# POV Aiming. OTT + TTF Bands and tubes.



## whipcrackdeadbunny (May 22, 2010)

Hi folks, hope you're all well. Here's my attempt at a POV aiming video, all technical questions and criticisms welcome.


----------



## lightgeoduck (Apr 3, 2011)

Ha, you got me at about a week in a half.... That's when I was planning on making a POV-v.

First the positive. I loved the outline you added for the fork and target.

Negative.... The slow motion, though it was great to watch, the audio not as much... Sorry.

LGD


----------



## whipcrackdeadbunny (May 22, 2010)

lightgeoduck said:


> Ha, you got me at about a week in a half.... That's when I was planning on making a POV-v.
> 
> First the positive. I loved the outline you added for the fork and target.
> 
> ...


hahaha; thank you Mr Duck. I'd still like to see the way you do it.

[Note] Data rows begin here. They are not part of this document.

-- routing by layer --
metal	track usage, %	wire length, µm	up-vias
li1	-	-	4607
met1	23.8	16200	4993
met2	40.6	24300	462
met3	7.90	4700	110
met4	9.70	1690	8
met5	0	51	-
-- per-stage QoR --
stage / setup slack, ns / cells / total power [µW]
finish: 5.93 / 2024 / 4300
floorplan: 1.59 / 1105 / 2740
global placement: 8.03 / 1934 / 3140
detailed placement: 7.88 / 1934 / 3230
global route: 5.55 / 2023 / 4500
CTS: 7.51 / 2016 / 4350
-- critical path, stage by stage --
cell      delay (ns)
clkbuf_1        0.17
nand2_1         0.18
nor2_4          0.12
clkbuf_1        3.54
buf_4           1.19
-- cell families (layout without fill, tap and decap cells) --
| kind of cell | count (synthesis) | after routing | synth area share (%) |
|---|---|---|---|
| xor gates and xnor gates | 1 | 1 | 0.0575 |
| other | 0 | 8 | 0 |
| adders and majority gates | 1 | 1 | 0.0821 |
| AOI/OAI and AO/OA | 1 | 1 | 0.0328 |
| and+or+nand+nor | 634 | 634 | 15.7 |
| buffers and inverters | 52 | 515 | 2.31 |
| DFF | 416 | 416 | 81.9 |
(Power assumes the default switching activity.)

I was trying to capture the way the bands line up with the target as much as the fork, I think it's ok, should be about as accurate as you can get (representation, not shooting)

And I'm sorry you didn't like the sound, it's a by-product of background noise most of the time, I'm used to it, so it didn't occur to me that others may not like it.

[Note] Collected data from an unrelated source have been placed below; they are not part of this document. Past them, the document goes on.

==> config.mk <==
export PLATFORM = sky130hd
export DESIGN_NAME = pipc_front
export DESIGN_NICKNAME = d
export VERILOG_FILES = /design/src/sv/pipc_pkg.sv /design/src/sv/pipc_front.sv
export SDC_FILE = /design/constraint.sdc
export NUM_CORES = 1
export LEC_CHECK = 0
export BUFFER_PORTS_ARGS = -buffer_cell sky130_fd_sc_hd__buf_2
export CORE_UTILIZATION = 30
export DETAILED_ROUTE_END_ITERATION = 10
export HOLD_SLACK_MARGIN = 0.02
export PLACE_DENSITY_LB_ADDON = 0.25
export SETUP_SLACK_MARGIN = 0.4
export SYNTH_ARGS = -nofsm -noshare
export SYNTH_HDL_FRONTEND = slang
export SYNTH_SLANG_ARGS = --single-unit
==> constraint.sdc <==
create_clock -name clk_i -period 12.3 [get_ports clk_i]
set_input_delay 3.69 -clock clk_i [delete_from_list [all_inputs] [get_ports clk_i]]
set_output_delay 3.69 -clock clk_i [all_outputs]
set_load 0.03 [all_outputs]
==> src/sv/pipc_pkg.sv <==
// Shared types and constants for the point-in-polygon crossing test.
package pipc_pkg;

  localparam int CoordW = 24;
  localparam int DiffW  = CoordW + 1;
  localparam int ProdW  = 2 * DiffW;
  localparam int QDepth = 2;
  localparam int QPtrW  = (QDepth > 1) ? $clog2(QDepth) : 1;
  localparam int QCntW  = $clog2(QDepth + 1);

  // one edge, classified and reduced to its differences
  typedef struct packed {
    logic                    en;
    logic                    dy_pos;
    logic signed [DiffW-1:0] dyc;
    logic signed [DiffW-1:0] dxp;
    logic signed [DiffW-1:0] dxc;
    logic signed [DiffW-1:0] dy;
  } edge_t;

  typedef struct packed {
    logic  first;
    logic  last;
    edge_t main_e;
    edge_t close_e;
  } item_t;

  typedef struct packed {
    logic                    en;
    logic                    dy_pos;
    logic signed [ProdW-1:0] lhs;
    logic signed [ProdW-1:0] rhs;
  } prod_t;

endpackage

==> src/sv/pipc_front.sv <==
// Front end: takes vertices, keeps polygon state and classifies both edges of an item.
module pipc_front (
  input  logic                                clk_i,
  input  logic                                rst_ni,
  input  logic signed [pipc_pkg::CoordW-1:0] point_x_i,
  input  logic signed [pipc_pkg::CoordW-1:0] point_y_i,
  input  logic signed [pipc_pkg::CoordW-1:0] vertex_x_i,
  input  logic signed [pipc_pkg::CoordW-1:0] vertex_y_i,
  input  logic                                first_vertex_i,
  input  logic                                last_vertex_i,
  input  logic                                push_i,
  output pipc_pkg::item_t                     item_o
);

  logic signed [pipc_pkg::CoordW-1:0] held_px_q, held_py_q, held_px_d, held_py_d;
  logic signed [pipc_pkg::CoordW-1:0] start_x_q, start_y_q, start_x_d, start_y_d;
  logic signed [pipc_pkg::CoordW-1:0] prev_x_q, prev_y_q;

  function automatic pipc_pkg::edge_t classify(
    input logic signed [pipc_pkg::CoordW-1:0] x,
    input logic signed [pipc_pkg::CoordW-1:0] y,
    input logic signed [pipc_pkg::CoordW-1:0] xc,
    input logic signed [pipc_pkg::CoordW-1:0] yc,
    input logic signed [pipc_pkg::CoordW-1:0] xp,
    input logic signed [pipc_pkg::CoordW-1:0] yp,
    input logic                                use_e
  );
    pipc_pkg::edge_t e;
    logic straddle;
    logic x_ok;
    straddle = ((yc < y) && (yp >= y)) || ((yp < y) && (yc >= y));
    x_ok     = (xc <= x) || (xp <= x);
    e.en     = use_e && straddle && x_ok;
    e.dyc    = $signed({y[pipc_pkg::CoordW-1], y}) - $signed({yc[pipc_pkg::CoordW-1], yc});
    e.dxp    = $signed({xp[pipc_pkg::CoordW-1], xp}) - $signed({xc[pipc_pkg::CoordW-1], xc});
    e.dxc    = $signed({x[pipc_pkg::CoordW-1], x}) - $signed({xc[pipc_pkg::CoordW-1], xc});
    e.dy     = $signed({yp[pipc_pkg::CoordW-1], yp}) - $signed({yc[pipc_pkg::CoordW-1], yc});
    e.dy_pos = yp > yc;
    return e;
  endfunction

  always_comb begin
    held_px_d = first_vertex_i ? point_x_i  : held_px_q;
    held_py_d = first_vertex_i ? point_y_i  : held_py_q;
    start_x_d = first_vertex_i ? vertex_x_i : start_x_q;
    start_y_d = first_vertex_i ? vertex_y_i : start_y_q;
    item_o.first   = first_vertex_i;
    item_o.last    = last_vertex_i;
    item_o.main_e  = classify(held_px_d, held_py_d, vertex_x_i, vertex_y_i,
                              prev_x_q, prev_y_q, !first_vertex_i);
    item_o.close_e = classify(held_px_d, held_py_d, start_x_d, start_y_d,
                              vertex_x_i, vertex_y_i, last_vertex_i);
  end

  always_ff @(posedge clk_i or negedge rst_ni) begin
    if (!rst_ni) begin
      held_px_q <= '0;
      held_py_q <= '0;
      start_x_q <= '0;
      start_y_q <= '0;
      prev_x_q  <= '0;
      prev_y_q  <= '0;
    end else if (push_i) begin
      held_px_q <= held_px_d;
      held_py_q <= held_py_d;
      start_x_q <= start_x_d;
      start_y_q <= start_y_d;
      prev_x_q  <= vertex_x_i;
      prev_y_q  <= vertex_y_i;
    end
  end

endmodule

# Yosys cells after proc, flatten, opt, wreduce, memory -nomap -nowiden

Cells that the tools add are included.

Bits in registers: 144
Input bits: 101
Output and inout bits: 206
Logic and storage cells: 42

Add/sub/neg operators: 8
$lt $le $gt $ge: 11
Muxes and demuxes: 4
Reduce and logical (&&, ||, !) cells: 13

Operators by type and width:

| cell                                           | count |
|---|---|
| 24-bit by 24-bit subtractor with 25-bit output | 8 |
| 24-bit two-way mux                             | 4 |
| 24-bit greater-or-equal comparator             | 3 |
| 24-bit less-or-equal comparator                | 3 |
| 24-bit less-than comparator                    | 3 |
| 24-bit > comparator                            | 2 |
| 1-bit logical AND                              | 8 |
| 1-bit logical OR                               | 4 |
| 1-bit zero test                                | 1 |

# Logic depth before layout (Yosys ltp)

Gate-level depths: netlist of the first run.

Depth after elaboration: 6
Gate-level depth with buffers: 14
Mapped depth without buffers: 11

# Least setup slack after synthesis of the first run

No wires, ideal clock.

Path type: input-to-output
Start: input port first_vertex_i
End: output port item_o[48] (netlist bit)
Arrival: 7.859 ns
Slack: 0.751 ns
Stages: 14
Cell sequence: clkbuf_1 clkbuf_1 buf_1 mux2i_1 inv_1 ha_1 nor2b_1 o31a_1 o31ai_4 nor4b_2 o21ai_1 a2111o_1 nand2_1 o311ai_0

RTL lines:

| element         | line             | source |
|---|---|---|
| start, declared | pipc_front.sv:9  | `input logic first_vertex_i,` |
| end, declared   | pipc_front.sv:12 | `output pipc_pkg::item_t item_o` |

==> impl_results.md, run 1 <==
- Crit Path Max Fanout: 46
- WHS: just over 0.5 ns
- Met2 global-route usage: 0.363
- Hold buffers post-CTS: 0
- GRT met1 Usage: 0.264
- MaxCap Viol Count: 0
- Final setup viols: 0
- Post-synth EDFFs: 0
- Largest net degree at the start of global routing: 93
- Wire length per cell: slightly below 20 um
- # DRC: 0
- Site row count: 87
- Hold Crit Class: register to register
- # IOs: around 310
- Cell taking the most area after synthesis: dfrtp_1
- Seq/Total Area, Yosys: 0.209
- Detail Placement HPWL: ~53000 um
- Post-synthesis to final-layout area growth: 17.1%
- CTS tree: yes
- Commonest cells in the netlist: 253 x a21oi_1, 245 x ha_1, 211 x nor2_1
- Worst Path Required: 8.61 ns
- Setup_tns: 0 ns
- RSZ-0062 raised after global routing: false
- Ant diodes: 0
- Starting DRC count in detailed routing: approximately 1100
- Post-CTS setup repair buffer count: 0
- Die height: 242 um
- Total number of vias: ~17000
- Routed wire length: ~63000 um
- Top cell type's share of synthesized area: 0.209
- Ys Warns: 0
- Leak: ~0.0098 uW
- Critical path arrival: between 7 and 8 ns
- Total gr overflow: 0
- Routability Congestion: 0.933
- Net Count, Synth: approximately 2500
- Slew Viols, Final: 0
- Count leader, synth: a21oi_1
- Worst Setup Start Kind: primary input
- Clock Latency Late Sink: around 0.49 ns
- CP Cell Sequence: buf_6 > buf_4 > mux2i_1 > inv_1 > ha_1 > nand4_1 > or4_1 > nor2_1 > nor4_1 > a221oi_1 > a311oi_1 > a2111oi_2 > buf_2
- Min Clock Period, post-route: roughly 12 ns
- Power Density: around 160 mW/mm^2
- # fillers: ~6000
- Die Span X: 242 um
- Core area: between 0.05 and 0.06 sq mm
- Synth unique cells: 80
- Global routing's busiest layer: met2
- Tightest Pin Transition: slightly below 0.9 ns
- Post-Route Utilization: 0.357
- Drt pass-1 iters: 6
- Full die area: around 0.058 sq mm
- GR Util met3: 0.0408
- Routed Antenna Nets: 0
- Cells after Synth: 2100
- Synthesized cell area: 0.0172 sq mm
- # clock sinks: roughly 140
- CTS resizes: 0
- Global-route wire length before repair: about 94000 um
- Status: finished, final reports clean
- Share of cells above drive strength 1: 0.178
- Placed Cells incl. Taps: approximately 3100
- CP max stage delay: roughly 0.56 ns
- Clock tree buffer depth: 2
- CTS H-tree lvls: 4
- Vias in the first global route: ~16000
- Synthesized flop and latch total: approximately 140
- Clk root buf: clkbuf_16
- CP Class: primary input to output port
- Total CTS buffers: 17
- GR Util All Layers: 0.210
- Fraction of registers with async set/reset: 1.00
- Fin Clk Skew: 0 ns
- Worst slew margin: 0.419
- Crit end category: output port
- Starting Density: 0.305
- Final hold viol count: 0
- Fin nets: between 2000 and 3000
- Main area contributors after synthesis: dfrtp_1 21%, ha_1 18%, a21oi_1 7.4%
- Slowest-stage cell, CP: or4_1
- Initial antenna violation count: 0
- Synthesized area per cell: between 8 and 9 sq um
- Worst IR drop on VDD: 0.000118 V
- Layout Cells excl Fill: ~3200
- Vias per cell: 5.28
- Primary FF master, synth: dfrtp_1
- Final Cycle Share: 0.949
- Clk slew on worst S/H paths: approximately 0.07 ns
- PortBufs: 306
- Fmax: between 80 and 90 MHz
==> worst max-delay path: cells and delay by family <==
kind / cells / cell delay (ns)
simple gates: 4 / 0.93
buf+inv: 4 / 1.32
fa+ha+maj: 1 / 0.39
compound gates: 3 / 1.29
mux: 1 / 0.33
==> sequential cells by signal, summed over array words and instances (netlist names) <==
signal     cells
prev_y_q      24
held_py_q     24
start_x_q     24
prev_x_q      24
held_px_q     24
start_y_q     24
==> metrics by stage <==
| step | total power (uW) | worst slack (ns) | cell area [sq um] |
|---|---|---|---|
| final | 3200 | 0.628 | 20200 |
| after global routing | 3390 | 0.403 | 20200 |
| after CTS | 3220 | 0.596 | 20200 |
| after detailed placement | 2670 | 0.632 | 19600 |
| after global placement | 2670 | 0.748 | 19600 |
| after floorplan | 2040 | 0.751 | 17200 |
==> layout by cell type, fill, tap and decap left out, drive strengths merged, types with 8 or more instances in the layout <==
cell,n
buf,321
a21oi,253
ha,245
nor2,211
inv,172
dfrtp,144
xnor2,109
o21ai,99
mux2i,96
a21o,85
nand2,84
mux2,50
nand3,46
nand4,41
nor3,40
xor2,40
o21a,34
nand2b,27
nor2b,26
o21bai,26
a31oi,20
clkbuf,19
or3,14
and3,14
o31a,13
a211oi,12
o211ai,11
nor4,9
fa,8
==> per-layer routing <==
layer  wire length [um]  up-vias  share of wire
met5                  0        -              0
met4               1350        0          0.022
met3               2890       66          0.046
met2              30500      437           0.49
met1              27900     7927           0.45
li1                   -     8209              -
==> path summary, 6_finish.rpt <==
path,startpoint,to,slack [ns],cells past startpoint
hold reg to reg,start_y_q[0],start_y_q[0],0.51,1
setup reg to reg,start_x_q[0],start_x_q[0],11.26,2
max in group asynchronous,rst_ni,prev_x_q[4],7.88,2
setup / recovery,first_vertex_i,item_o[203],0.63,13
min in group asynchronous,rst_ni,prev_y_q[18],3.15,1
hold / removal,start_y_q[0],start_y_q[0],0.51,1
==> kinds of logic (layout without fill, tap and decap cells) <==
kind of cell             count (synthesis)  count (layout)  share of synthesized area
multiplexers                           146             146                     0.0885
flip-flops                             144             144                      0.209
AO/OA/AOI/OAI                          640             640                      0.238
buffers and inverters                  226             523                     0.0503
adder cells (fa/ha/maj)                253             253                      0.187
XOR/XNOR                               149             149                     0.0758
AND/OR/NAND/NOR                        542             542                      0.151
==> power breakdown <==
group          internal, uW  switching [uW]  leakage, uW
Combinational           685            1420      0.00790
Clock                   287             237     0.000275
Sequential              531            37.3      0.00161
==> area by class of cell <==
type,instances,area (sq um),share of cell area
Multi-Input combinational cell,1730,12700,0.632
Clock inverter,13,113,0.00559
Inverter,170,638,0.0317
Sequential cell,144,3600,0.179
Tap cell,756,946,0.0469
Clock buffer,19,453,0.0225
Timing Repair Buffer,321,1660,0.0825
(Power assumes the default switching activity.)
==> run 2, diff against run 1 <==
==> constraint.sdc (replaced) <==
create_clock -name clk_i -period 12.3 [get_ports clk_i]
set_input_delay 2.46 -clock clk_i [delete_from_list [all_inputs] [get_ports clk_i]]
set_output_delay 2.46 -clock clk_i [all_outputs]
set_load 0.03 [all_outputs]
==> impl_results.md, run 2 (synthesis results as in run 1) <==
- Clk root buf: clkbuf_16
- # fillers: 5929 (-0.67%)
- Routability Congestion: 0.901 (-3.5%)
- CTS resizes: 0 (unchanged)
- Routed Antenna Nets: 0 (unchanged)
- Vias per cell: 5.29 (+0.31%)
- CP Class: primary input to output port
- Setup_tns: 0 ns (unchanged)
- Power Total: 3200 uW (+0.16%)
- Die Span X: 242 um (unchanged)
- Hold buffers post-CTS: 0 (unchanged)
- Min Clock Period, post-route: 9.18 ns (-2.49 ns)
- Vias in the first global route: 16524 (+1.2%)
- Slowest-stage cell, CP: mux2i_1
- Post-synthesis to final-layout area growth: 16.8%
- # DRC: 0 (unchanged)
- Largest net degree at the start of global routing: 84 (-9.7%)
- Core area: 0.0565 sq mm (unchanged)
- Tightest Pin Transition: 0.941 ns (+0.0699 ns)
- Total CTS buffers: 17 (unchanged)
- Drt pass-1 iters: 5 (-1)
- CP max stage delay: 0.58 ns (+0.02 ns)
- Clock Latency Late Sink: 0.49 ns (about the same)
- # clock sinks: 144 (unchanged)
- Total gr overflow: 0 (unchanged)
- CP Cell Sequence: buf_6 > buf_12 > mux2i_1 > inv_1 > ha_1 > nor2b_1 > o21bai_1 > a21oi_1 > nor3_1 > nor3_1 > o31a_1 > o221ai_1 > a2111oi_2 > buf_2
- Crit end category: output port
- Share of cells above drive strength 1: 0.173 (-0.00463)
- Final hold viol count: 0 (unchanged)
- Leading cell type in the layout, fill and taps excluded: buf_2
- Crit path max-delay family: compound AO/OA/AOI/OAI gates
- Worst Setup Start Kind: primary input
- Die height: 242 um (unchanged)
- Global-route wire length before repair: 94900 um (+0.69%)
- Starting Density: 0.305 (unchanged)
- Hold Crit Class: register to register
- Post-CTS setup repair buffer count: 0 (unchanged)
- Worst slew margin: 0.373 (-0.0466)
- Leak: 0.00976 uW (-0.36%)
- Final Cycle Share: 0.746 (-0.203)
- Worst Path Required: 9.84 ns (+1.23 ns)
- Full die area: 0.0583 sq mm (unchanged)
- Fmax: 109 MHz (+27%)
- CTS tree: yes
- Routed wire length: 61900 um (-1.3%)
- Initial antenna violation count: 0 (unchanged)
- Power Density: 159 mW/mm^2 (+0.41%)
- Ant diodes: 0 (unchanged)
- RSZ-0062 raised after global routing: false
- PortBufs: 306 (unchanged)
- Clk slew on worst S/H paths: 0.06 ns (about the same)
- WP buf/inv: 4 (unchanged)
- Clock tree buffer depth: 2 (unchanged)
- CTS H-tree lvls: 4 (unchanged)
- Crit Path Max Fanout: 50 (+8.7%)
- CP most frequent cell: nor3_1
- Fin Clk Skew: 0 ns (unchanged)
- Site row count: 87 (unchanged)
- Slew Viols, Final: 0 (unchanged)
- Total number of vias: 16633 (-0.036%)
- Status: finished, final reports clean
- Fin nets: 2727 (-0.40%)
- MaxCap Viol Count: 0 (unchanged)
- Worst IR drop on VDD: 0.000119 V (+1.2%)
- Final setup viols: 0 (unchanged)
- # IOs: 307 (unchanged)
- Wire length per cell: 19.7 um (-0.91%)
- Most frequent cells in the layout: 303 x buf_2, 253 x a21oi_1, 245 x ha_1
- GR Util All Layers: 0.210 (about the same)
- Post-Route Utilization: 0.356 (-0.000908)
- Detail Placement HPWL: 51300 um (-2.3%)
- Critical path arrival: 6.72 ns (-1.26 ns)
- Starting DRC count in detailed routing: 1117 (+2.4%)
## run 2: power breakdown
part / switching (uW) / total [uW] / internal, uW
combinational: 1410 / 2090 / 682
clock: 231 / 544 / 312
sequential: 36.5 / 567 / 531
total: 1680 / 3200 / 1520
## run 2: final cells by class
type                       instances  area (sq um)  area share
clock inverter                    10           110     0.00548
inverter                         170           638      0.0317
sequential                       144          3600       0.179
clock buffer                      22           474      0.0236
timing repair buffer             310          1590      0.0792
tap                              756           946      0.0470
multi-input combinational       1730         12700       0.634
## run 2: path summary, 6_finish.rpt
| kind | startpoint | end | cells after the start | slack (ns) |
|---|---|---|---|---|
| hold reg to reg | start_y_q[0] | start_y_q[0] | 1 | 0.51 |
| setup reg to reg | start_x_q[23] | start_x_q[23] | 2 | 11.08 |
| min in group asynchronous | rst_ni | held_py_q[18] | 1 | 2.03 |
| max in group asynchronous | rst_ni | held_px_q[11] | 2 | 8.80 |
| hold / removal | start_y_q[0] | start_y_q[0] | 1 | 0.51 |
| setup / recovery | first_vertex_i | item_o[203] | 14 | 3.12 |
## run 2: layer usage
metal  track usage  wire length, um  vias up
li1              -                -     8183
met1         0.263            27200     7909
met2         0.368            30400      478
met3        0.0421             3170       63
met4        0.0483             1060        0
met5             0                0        -
## run 2: per-stage QoR
step / hold WS (ns) / std cells / setup WS [ns] / instance area [sq um]
after floorplan: 0.477 / 2100 / 3.21 / 17200
after global placement: 0.487 / 3110 / 3.09 / 19500
after detailed placement: 0.496 / 3110 / 3.06 / 19500
after CTS: 0.510 / 3142 / 3.04 / 20100
after global routing: 0.542 / 3142 / 2.72 / 20100
final: 0.506 / 3142 / 3.12 / 20100
==> run 3, diff against run 2 <==
clock period = 7.95 ns   (was 12.3 ns; I/O delays follow)
==> impl_results.md, run 3 (synthesis results as in run 1) <==
- Clk root buf: clkbuf_16
- Slew Viols, Final: 0 (unchanged)
- Final hold viol count: 0 (unchanged)
- Total CTS buffers: 17 (unchanged)
- Die Span X: 242 um (unchanged)
- PortBufs: 306 (unchanged)
- Routed Antenna Nets: 0 (unchanged)
- Post-synthesis to final-layout area growth: 17.2%
- Fin Clk Skew: 0 ns (unchanged)
- Fin nets: 2734 (+0.26%)
- Share of cells above drive strength 1: 0.176 (+0.00284)
- Worst Setup Start Kind: primary input
- CP Class: primary input to output port
- Pre-CTS WS: 0.434 ns (-2.63 ns)
- # IOs: 307 (unchanged)
- Clk slew on worst S/H paths: 0.06 ns (about the same)
- Leak: 0.00979 uW (+0.34%)
- Full die area: 0.0583 sq mm (unchanged)
- Vias in the first global route: 16391 (-0.80%)
- Vias per cell: 5.27 (-0.41%)
- MaxCap Viol Count: 0 (unchanged)
- Worst Hold End: start_x_q[0]
- Initial antenna violation count: 0 (unchanged)
- Routed wire length: 61600 um (-0.38%)
- Status: finished, final reports clean
- Worst IR drop on VDD: 0.000178 V (+49%)
- Register Area: 0.00360 sq mm (unchanged)
- Fmax: between 100 and 150 MHz
- Post-CTS setup repair buffer count: 0 (unchanged)
- Worst slew margin: 0.475 (+0.102)
- Detail Placement HPWL: 51400 um (+0.25%)
- Reg2Reg Depth: 2 (unchanged)
- Leading cell type in the layout, fill and taps excluded: buf_2
- Wire length per cell: 19.6 um (-0.61%)
- Crit Path Max Fanout: 65 (+30%)
- Final setup viols: 0 (unchanged)
- Clock Latency Late Sink: 0.49 ns (about the same)
- Worst Path Required: 6.36 ns (-3.48 ns)
- Total gr overflow: 0 (unchanged)
- Die height: 242 um (unchanged)
- # DRC: 0 (unchanged)
- Drt pass-1 iters: 5 (unchanged)
- Site row count: 87 (unchanged)
- Ant diodes: 0 (unchanged)
- Post-Route Utilization: 0.357 (+0.00106)
- Total number of vias: 16602 (-0.19%)
- Final Cycle Share: 0.892
- CTS tree: yes
- Hold Crit Class: register to register
- Largest net degree at the start of global routing: 153 (+82%)
- Setup_tns: 0 ns (unchanged)
- Clock tree buffer depth: 2 (unchanged)
- Area of the multi-input gates: 0.0127 sq mm (unchanged)
- Routability Congestion: 0.899 (-0.18%)
- Power Density: 246 mW/mm^2 (+54%)
- Tightest Pin Transition: 0.788 ns (-0.153 ns)
- Critical path arrival: 5.50 ns (-1.22 ns)
- Crit end category: output port
- Min Clock Period, post-route: 7.09 ns
- Min-Delay Startpoint: start_x_q[0]
- Hold Path Stages: 1 (unchanged)
- Final worst slack: 0.857 ns (-2.26 ns)
- Global-route wire length before repair: 93500 um (-1.5%)
- # clock sinks: 144 (unchanged)
- RR Endpoint: start_y_q[23]
- CTS H-tree lvls: 4 (unchanged)
- GR Util All Layers: 0.207 (-0.00272)
- RR Startpoint: start_y_q[23]
- Core area: 0.0565 sq mm (unchanged)
- Starting Density: 0.305 (unchanged)
- RSZ-0062 raised after global routing: false
- Most frequent cells in the layout: 303 x buf_2, 253 x a21oi_1, 245 x ha_1
- Worst R2R Setup Slack: 6.87 ns (-4.21 ns)
- # fillers: 5925 (-0.067%)
- Starting DRC count in detailed routing: 857 (-23%)
[run 3: cell count changes in the layout (fill, tap and decap cells not counted)]
cell / previous run / this run
buf_12: 1 / 2
buf_4: 3 / 10
buf_6: 3 / 2
clkbuf_1: 2 / 1
clkinv_2: 5 / 6
clkinv_4: 2 / 0
clkinvlp_4: 1 / 3
[run 3: power by group]
group | internal [uW] | switching [uW] | total (uW)
Combinational | 1060 | 2180 | 3240
Clock | 481 | 359 | 840
Sequential | 821 | 57.7 | 879
[run 3: metrics by stage]
step	cell area, sq um	instances	power [uW]	hold WS [ns]
after floorplan	17200	2100	3150	0.477
after global placement	19600	3117	4100	0.488
after detailed placement	19600	3117	4120	0.495
after CTS	20200	3149	5000	0.509
after global routing	20200	3149	5270	0.526
final	20200	3149	4960	0.505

I'll take that as a positive review.

WCDB


----------



## LP Sling (Nov 24, 2012)

Funny video WCDB, this undershoot technic is new to me. I liked it. In a few months you will be a great shooter,RSRSSSSS! ! !


----------



## whipcrackdeadbunny (May 22, 2010)

LP Sling said:


> Funny video WCDB, this undershoot technic is new to me. I liked it. In a few months you will be a great shooter,RSRSSSSS! ! !


Glad you liked it too. I'm not shooting a lot at the moment (winter slowing down the hunting) but when back on form, I'd expect to hit this target 50% of the time; even at the furthest distance.


----------



## ZorroSlinger (Dec 12, 2012)

Sort of like a mini documentary/story. You introduce us to your target setup & then we are observers of your shooting session/adventure. Maybe zoom in a closer so we can better see target & shooter. Entertaining & informative too, seeing SS techniques & styles of other's. I like!


----------



## kyogen (Oct 22, 2012)

good video, thanks for making it.


----------



## whipcrackdeadbunny (May 22, 2010)

ZorroSlinger said:


> Sort of like a mini documentary/story. You introduce us to your target setup & then we are observers of your shooting session/adventure. Maybe zoom in a closer so we can better see target & shooter. Entertaining & informative too, seeing SS techniques & styles of other's. I like!


Thanks; not sure if you watched the whole of the video, if you want me to zoom in closer, maybe I don't understand quite what you mean.


----------



## whipcrackdeadbunny (May 22, 2010)

kyogen said:


> good video, thanks for making it.


Glad you liked it, thanks for watching.


----------



## Jim Williams (Jul 6, 2011)

Great shooting!


----------



## ZorroSlinger (Dec 12, 2012)

whipcrackdeadbunny said:


> ZorroSlinger said:
> 
> 
> > Sort of like a mini documentary/story. You introduce us to your target setup & then we are observers of your shooting session/adventure. Maybe zoom in a closer so we can better see target & shooter. Entertaining & informative too, seeing SS techniques & styles of other's. I like!
> ...


Yes, I watched all of it. An example at around 1:25, scene through the bushes/trees, just a little closer zoom. BTW, good artistic composition of scene! In my younger days long ago, I use do do some videography as hobby. The usual film methods they say is ...one starts with wide view to momentarily establish scene, then edit/cut to medium view, then cut to closer view of scene. I am likely being cinematically anal retentive  Throughout ... yes there was much variety of scenes and again, this was enjoyable to watch!


----------



## whipcrackdeadbunny (May 22, 2010)

ZorroSlinger said:


> whipcrackdeadbunny said:
> 
> 
> > ZorroSlinger said:
> ...


Oh ok! No you're fine, I see now what you mean. That's a good way to look at film making, I was approaching this one a bit differently. Usually when I make a film, I'm creating something for an educational purpose, so I usually start wide and then get closer until it's finished, then pull back to show it completed. However, to try and get the focus off the target set-up and onto the shooting, I used the beginning and warm-up time to establish the working materials and distances. Doing so made the viewer ready and focused by the time the analysis of the individual shots came (at least I hope I acheived that) so I reasoned that the details of the can shooting weren't important (per-se) but still relevant to the video as a whole. Add to that the challenge of doing it in relative silence, and you have the video before you. You might like my other youtube videos, I'm an avid outdoorsman, trying to specialise in the ancient practices in my area. And if you have any of your old videos around, I'd like to see them; I've grown very fond of film making, and I firmly believe in artistic expression. Thank you.


----------



## whipcrackdeadbunny (May 22, 2010)

Jim Williams said:


> Great shooting!


Thanks mate.


----------